У Уилла мурашки ползли по коже при мысли о том, чтобы впустить Ганнибала в одно из очень немногих мест в своей жизни, где он чувствовал себя в безопасности. Но Уилл был хорошим рыбаком, как он уверял однажды Джека Кроуфорда, а хороший рыбак умеет правильно подобрать наживку. Одна рыба клюнет на креветку или кальмара. Другая будет гнаться за блестящей блесной. Некоторые предпочитают уже выпотрошенную добычу, другие реагируют только на живую и дёргающуюся. Это можно выяснить лишь путём проб и ошибок — испытывать разные наживки и следить за тем, какая из них побудит рыбу к действию. Уилл опробовал много наживок, чтобы приманить Ганнибала, но лучше всего работает та, которую больнее всего предлагать: близость. Чтобы Ганнибал заглотил приманку, Уиллу придётся самому оказаться на крючке.
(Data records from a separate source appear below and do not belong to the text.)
This is an optimization exercise on Yosys and OpenROAD, whose aim is small area, a short achievable clock period and few clock cycles per item, not a production implementation. Function was checked by simulation only, so behaviour that the tests miss may differ from the original. No activity file was given, so power comes from the tool's default toggle rates.

===== flow/design.v =====
module spsws_cal (
    input  wire        clk,
    input  wire        rst,           
    input  wire        start,         
    output wire        ready,
    input  wire [31:0] f0_eff,        
    input  wire [31:0] fh_eff,        
    input  wire [31:0] fl_eff,        
    input  wire [31:0] symbol_us,     
    input  wire [31:0] ramp_us,       
    input  wire [7:0]  pwr_min,       
    input  wire [7:0]  pwr_max,       
    output reg         done,          
    output reg  [2:0]  fail_check,    
    output wire [31:0] shift_dur,
    output wire [31:0] idle,
    output wire [31:0] t1,
    output wire [31:0] t2,
    output wire [31:0] t3,
    output wire [31:0] t4,
    output wire [31:0] period,
    output wire [31:0] edge_step,
    output wire [31:0] bit_step
);
    localparam [18:0] DWELL_NUM = 19'd500000;
    localparam [1:0] S_IDLE = 2'd0,
                     S_DIV  = 2'd1,
                     S_POST = 2'd2;
    reg [1:0] state;
    wire st_idle = (state == S_IDLE);
    wire st_div  = (state == S_DIV);
    wire st_post = (state == S_POST);
    assign ready = st_idle;
    reg [18:0] o_sd;
    reg [31:0] o_t2, o_t3, o_r, o_per, o_es, o_bs;
    wire [31:0] o_t1 = o_t2 - o_r;
    wire [31:0] o_t4 = o_t3 + o_r;
    assign shift_dur = {13'd0, o_sd};
    assign idle      = o_t1;
    assign t1        = o_t1;
    assign t2        = o_t2;
    assign t3        = o_t3;
    assign t4        = o_t4;
    assign period    = o_per;
    assign edge_step = o_es;
    assign bit_step  = o_bs;
    function [2:0] dw_cycles(input [18:0] d);
        begin
            if      (d[18:15] != 4'd0) dw_cycles = 3'd1;
            else if (d[14:11] != 4'd0) dw_cycles = 3'd2;
            else if (d[10:7]  != 4'd0) dw_cycles = 3'd3;
            else if (d[6:3]   != 4'd0) dw_cycles = 3'd4;
            else                       dw_cycles = 3'd5;
        end
    endfunction
    function [18:0] dw_rem0(input [2:0] c);
        begin
            case (c)
                3'd1:    dw_rem0 = 19'd31250;
                3'd2:    dw_rem0 = 19'd1953;
                3'd3:    dw_rem0 = 19'd122;
                3'd4:    dw_rem0 = 19'd7;
                default: dw_rem0 = 19'd0;
            endcase
        end
    endfunction
    function [3:0] dw_nb(input [2:0] c);
        reg [23:0] n;
        begin
            n = {5'd0, DWELL_NUM};
            case (c)
                3'd1:    dw_nb = n[3:0];
                3'd2:    dw_nb = n[7:4];
                3'd3:    dw_nb = n[11:8];
                3'd4:    dw_nb = n[15:12];
                3'd5:    dw_nb = n[19:16];
                default: dw_nb = 4'd0;
            endcase
        end
    endfunction
    function [20:0] dw_digit(input [18:0] rem, input [1:0] nb,
                             input [18:0] d, input [20:0] d3);
        reg [20:0] x;
        reg [21:0] s1, s2, s3;
        begin
            x  = {rem, nb};
            s1 = {1'b0, x} - {3'd0, d};
            s2 = {1'b0, x} - {2'd0, d, 1'b0};
            s3 = {1'b0, x} - {1'b0, d3};
            if (!s3[21])      dw_digit = {2'd3, s3[18:0]};
            else if (!s2[21]) dw_digit = {2'd2, s2[18:0]};
            else if (!s1[21]) dw_digit = {2'd1, s1[18:0]};
            else              dw_digit = {2'd0, x[18:0]};
        end
    endfunction
    function [22:0] dw_cycle(input [18:0] rem, input [3:0] nb,
                             input [18:0] d, input [20:0] d3);
        reg [20:0] a, b;
        begin
            a = dw_digit(rem, nb[3:2], d, d3);
            b = dw_digit(a[18:0], nb[1:0], d, d3);
            dw_cycle = {a[20:19], b[20:19], b[18:0]};
        end
    endfunction
    function [9:0] rg_digit(input [7:0] rem, input [1:0] xb,
                            input [8:0] r, input [9:0] r3);
        reg [9:0]  x;
        reg [10:0] s1, s2, s3;
        begin
            x  = {rem, xb};
            s1 = {1'b0, x} - {2'd0, r};
            s2 = {1'b0, x} - {1'b0, r, 1'b0};
            s3 = {1'b0, x} - {1'b0, r3};
            if (!s3[10])      rg_digit = {2'd3, s3[7:0]};
            else if (!s2[10]) rg_digit = {2'd2, s2[7:0]};
            else if (!s1[10]) rg_digit = {2'd1, s1[7:0]};
            else              rg_digit = {2'd0, x[7:0]};
        end
    endfunction
    function [39:0] rg_cycle(input [7:0] rem, input [31:0] x,
                             input [8:0] r, input [9:0] r3);
        reg [9:0] a, b;
        begin
            a = rg_digit(rem, x[31:30], r, r3);
            b = rg_digit(a[7:0], x[29:28], r, r3);
            rg_cycle = {b[7:0], x[27:0], a[9:8], b[9:8]};
        end
    endfunction
    wire [32:0] dh_full = {1'b0, fh_eff} - {1'b0, f0_eff};
    wire [32:0] dl_full = {1'b0, f0_eff} - {1'b0, fl_eff};
    wire [20:0] dh3_in  = {fh_eff[19:0], 1'b0} + fh_eff[20:0]
                        - {f0_eff[19:0], 1'b0} - f0_eff[20:0];
    wire [20:0] dl3_in  = {f0_eff[19:0], 1'b0} + f0_eff[20:0]
                        - {fl_eff[19:0], 1'b0} - fl_eff[20:0];
    wire        dh_big_in = |dh_full[31:19];
    wire        dl_big_in = |dl_full[31:19];
    wire        ok1_in  = ~dh_full[32] & (|dh_full[31:0]) &
                          ~dl_full[32] & (|dl_full[31:0]);
    wire [2:0]  ch_in   = dh_big_in ? 3'd1 : dw_cycles(dh_full[18:0]);
    wire [2:0]  cl_in   = dl_big_in ? 3'd1 : dw_cycles(dl_full[18:0]);
    wire [18:0] dh_in   = dh_big_in ? 19'h7FFFF : dh_full[18:0];
    wire [18:0] dl_in   = dl_big_in ? 19'h7FFFF : dl_full[18:0];
    wire [20:0] dh3x_in = dh_big_in ? 21'h17FFFD : dh3_in;
    wire [20:0] dl3x_in = dl_big_in ? 21'h17FFFD : dl3_in;
    wire [8:0]  rng_in  = {pwr_max[7], pwr_max} - {pwr_min[7], pwr_min} + 9'd1;
    wire [9:0]  rng3_in = {pwr_max[7], pwr_max, 1'b0} + {pwr_max[7], pwr_max[7], pwr_max}
                        - {pwr_min[7], pwr_min, 1'b0} - {pwr_min[7], pwr_min[7], pwr_min}
                        + 10'd3;
    wire        s_small = (symbol_us[31:16] == 16'd0);
    wire        r_small = (ramp_us[31:16] == 16'd0);
    wire [31:0] en_in   = symbol_us - 32'd1000;
    reg  [18:0] dh_r, dl_r;
    reg  [20:0] dh3_r, dl3_r;
    reg         ok1_r;
    reg  [22:0] k1c_r;          
    reg  [31:0] s_r;
    reg  [31:0] r_r;
    reg         rpos_r, c5_r;
    reg  [8:0]  rng_r;
    reg  [9:0]  rng3_r;
    always @(posedge clk) begin
        if (st_idle) begin
            dh_r   <= dh_in;
            dl_r   <= dl_in;
            dh3_r  <= dh3x_in;
            dl3_r  <= dl3x_in;
            ok1_r  <= ok1_in;
            s_r    <= symbol_us;
            r_r    <= ramp_us;
            rpos_r <= |ramp_us;
            c5_r   <= (ramp_us >= {23'd0, rng_in});
            rng_r  <= rng_in;
            rng3_r <= rng3_in;
        end
    end
    reg [18:0] remh, reml;
    reg [18:0] qh, ql;
    reg [3:0]  nbh, nbl;
    reg [2:0]  ch, cl;           
    reg [31:0] xe, xb;           
    reg [7:0]  re, rb;
    reg [3:0]  ke, kb;           
    wire [22:0] sh = dw_cycle(remh, nbh, dh_r, dh3_r);
    wire [22:0] sl = dw_cycle(reml, nbl, dl_r, dl3_r);
    wire [39:0] se = rg_cycle(re, xe, rng_r, rng3_r);
    wire [34:0] k1_dv = {2'd0, s_r, 1'b0} - {1'b0, r_r, 2'd0};    
    wire [39:0] sb = rg_cycle(rb, xb, rng_r, rng3_r);
    wire [31:0] es_fin = (ke != 4'd0) ? se[31:0] : xe;
    wire [31:0] bs_fin = (kb != 4'd0) ? sb[31:0] : xb;
    always @(posedge clk) begin
        if (st_idle) begin
            remh <= dw_rem0(ch_in);
            reml <= dw_rem0(cl_in);
            nbh  <= dw_nb(ch_in);
            nbl  <= dw_nb(cl_in);
            ch   <= ch_in;
            cl   <= cl_in;
            qh   <= 19'd0;
            ql   <= 19'd0;
            xe   <= s_small ? {en_in[15:0], 16'd0} : en_in;
            ke   <= s_small ? 4'd4 : 4'd8;
            xb   <= r_small ? {ramp_us[15:0], 16'd0} : ramp_us;
            kb   <= r_small ? 4'd4 : 4'd8;
            re   <= 8'd0;
            rb   <= 8'd0;
        end else if (st_div) begin
            c4 <= (s_r >= {23'd0, rng_r} + 32'd1000);
            k1c_r <= k1_dv[34] ? 23'h7FFFFF :
                     (|k1_dv[33:22]) ? 23'h3FFFFF : k1_dv[22:0];
            if (ch != 3'd0) begin
                remh <= sh[18:0];
                qh   <= {qh[14:0], sh[22:19]};
                nbh  <= dw_nb(ch - 3'd1);
                ch   <= ch - 3'd1;
            end
            if (cl != 3'd0) begin
                reml <= sl[18:0];
                ql   <= {ql[14:0], sl[22:19]};
                nbl  <= dw_nb(cl - 3'd1);
                cl   <= cl - 3'd1;
            end
            if (ke != 4'd0) begin
                {re, xe} <= se;
                ke <= ke - 4'd1;
            end
            if (kb != 4'd0) begin
                {rb, xb} <= sb;
                kb <= kb - 4'd1;
            end
        end
    end
    wire [18:0] qh_e = qh;
    wire [18:0] ql_e = ql;
    wire [19:0] sig  = {1'b0, qh_e} + {1'b0, ql_e};
    wire        xo   = s_r[0] ^ qh_e[0];
    wire        yo   = s_r[0] ^ ql_e[0];
    wire        so   = qh_e[0] ^ ql_e[0];
    wire [21:0] u    = {2'd0, sig} + {21'd0, xo} + {21'd0, yo};
    wire signed [22:0] v = $signed({3'd0, sig}) - $signed({21'd0, so, 1'b0})
                         - $signed({22'd0, xo}) - $signed({22'd0, yo});
        wire [33:0] a2 = {1'b0, s_r, 1'b0} - {12'd0, u};
    wire [33:0] a3 = {1'b0, s_r, 1'b0} + {{11{v[22]}}, v};
    wire signed [24:0] k1cs = {{2{k1c_r[22]}}, k1c_r};
    wire signed [24:0] c_t1 = k1cs - 25'sd4 - $signed({6'd0, qh_e}) - $signed({6'd0, ql_e})
                            - $signed({24'd0, xo}) - $signed({24'd0, yo});
    wire signed [24:0] c_t4 = $signed({6'd0, qh_e}) + $signed({6'd0, ql_e})
                            - $signed({23'd0, so, 1'b0}) - $signed({24'd0, xo})
                            - $signed({24'd0, yo}) - k1cs;
    reg  c4;
    wire chk2 = ~c_t1[24] & c_t4[24] & rpos_r & (|sig[19:1]);
    wire pass = chk2 & c4 & c5_r;
    wire dw_last = (ch <= 3'd1) && (cl <= 3'd1);
    wire rg_last = (ke <= 4'd2) && (kb <= 4'd2);
    always @(posedge clk) begin
        if (rst) begin
            state      <= S_IDLE;
            done       <= 1'b0;
            fail_check <= 3'd0;
            o_sd       <= 19'd0;
            o_t2       <= 32'd0;
            o_t3       <= 32'd0;
            o_r        <= 32'd0;
            o_per      <= 32'd0;
            o_es       <= 32'd0;
            o_bs       <= 32'd0;
        end else begin
            done <= 1'b0;
            case (state)
                S_IDLE: begin
                    if (start) state <= S_DIV;
                end
                S_DIV: begin
                    if (!ok1_r) begin
                        fail_check <= 3'd1;
                        done       <= 1'b1;
                        state      <= S_IDLE;
                    end else if (dw_last && rg_last) begin
                        state <= S_POST;
                    end
                end
                S_POST: begin
                    if (!chk2)       fail_check <= 3'd2;
                    else if (!c4)    fail_check <= 3'd4;
                    else if (!c5_r)  fail_check <= 3'd5;
                    else             fail_check <= 3'd0;
                    if (pass) begin
                        o_sd  <= sig[19:1];
                        o_t2  <= a2[33:2];
                        o_t3  <= a3[33:2];
                        o_r   <= r_r;
                        o_per <= s_r;
                        o_es  <= es_fin;
                        o_bs  <= bs_fin;
                    end
                    done  <= 1'b1;
                    state <= S_IDLE;
                end
                default: state <= S_IDLE;
            endcase
        end
    end
endmodule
Поэтому Уилл улыбнулся и ответил, что не возражает. Они договорились о встрече; Уилл взял коробку с рыболовными снастями, соорудил пару удочек и арендовал моторку, и вот они оказались здесь, снова наедине, и теперь медленно плыли по какому-то богом забытому притоку реки Потомак. Ганнибал разглядывал деревья, а Уилл осматривался в поисках хорошего места, чтобы бросить якорь и закинуть лески в воду.
Когда Ганнибал начал говорить, его голос прозвучал громким выстрелом в неподвижном утреннем воздухе.
— Похоже, нас опередили.
Под вопросительным взглядом Уилла он указал в сторону берега чуть ниже по течению. Теперь и Уилл заметил покачивавшийся на мелководье оранжевый поплавок, привязанный к близстоящему дереву. Прищурившись, он перевёл взгляд на противоположный берег и убедился в своих подозрениях, когда заметил там точно такой же поплавок — кислотно-яркий, он выделялся на окружающем фоне как мазок красной помады в чёрно-белом фильме.
Уилл нахмурился.
— Перемёт.
Ганнибал поднял брови.
— Перемёт? — переспросил он, пробуя незнакомое слово на вкус.
— Крючковая снасть для ловли рыбы, — с ноткой отвращения в голосе пробормотал Уилл и отключил мотор, позволяя течению поднести их поближе. — Много где запрещена. А лучше бы везде.
— Что это такое?
— Протягиваешь шнур от одного берега к другому. — Когда они приблизились, Уилл показал на поплавки. — Наживляешь крючки с промежутком в пару метров, погружаешь всё это в воду в середине течения и так оставляешь. — Следующее слово выскочило само собой: — Безвкусица.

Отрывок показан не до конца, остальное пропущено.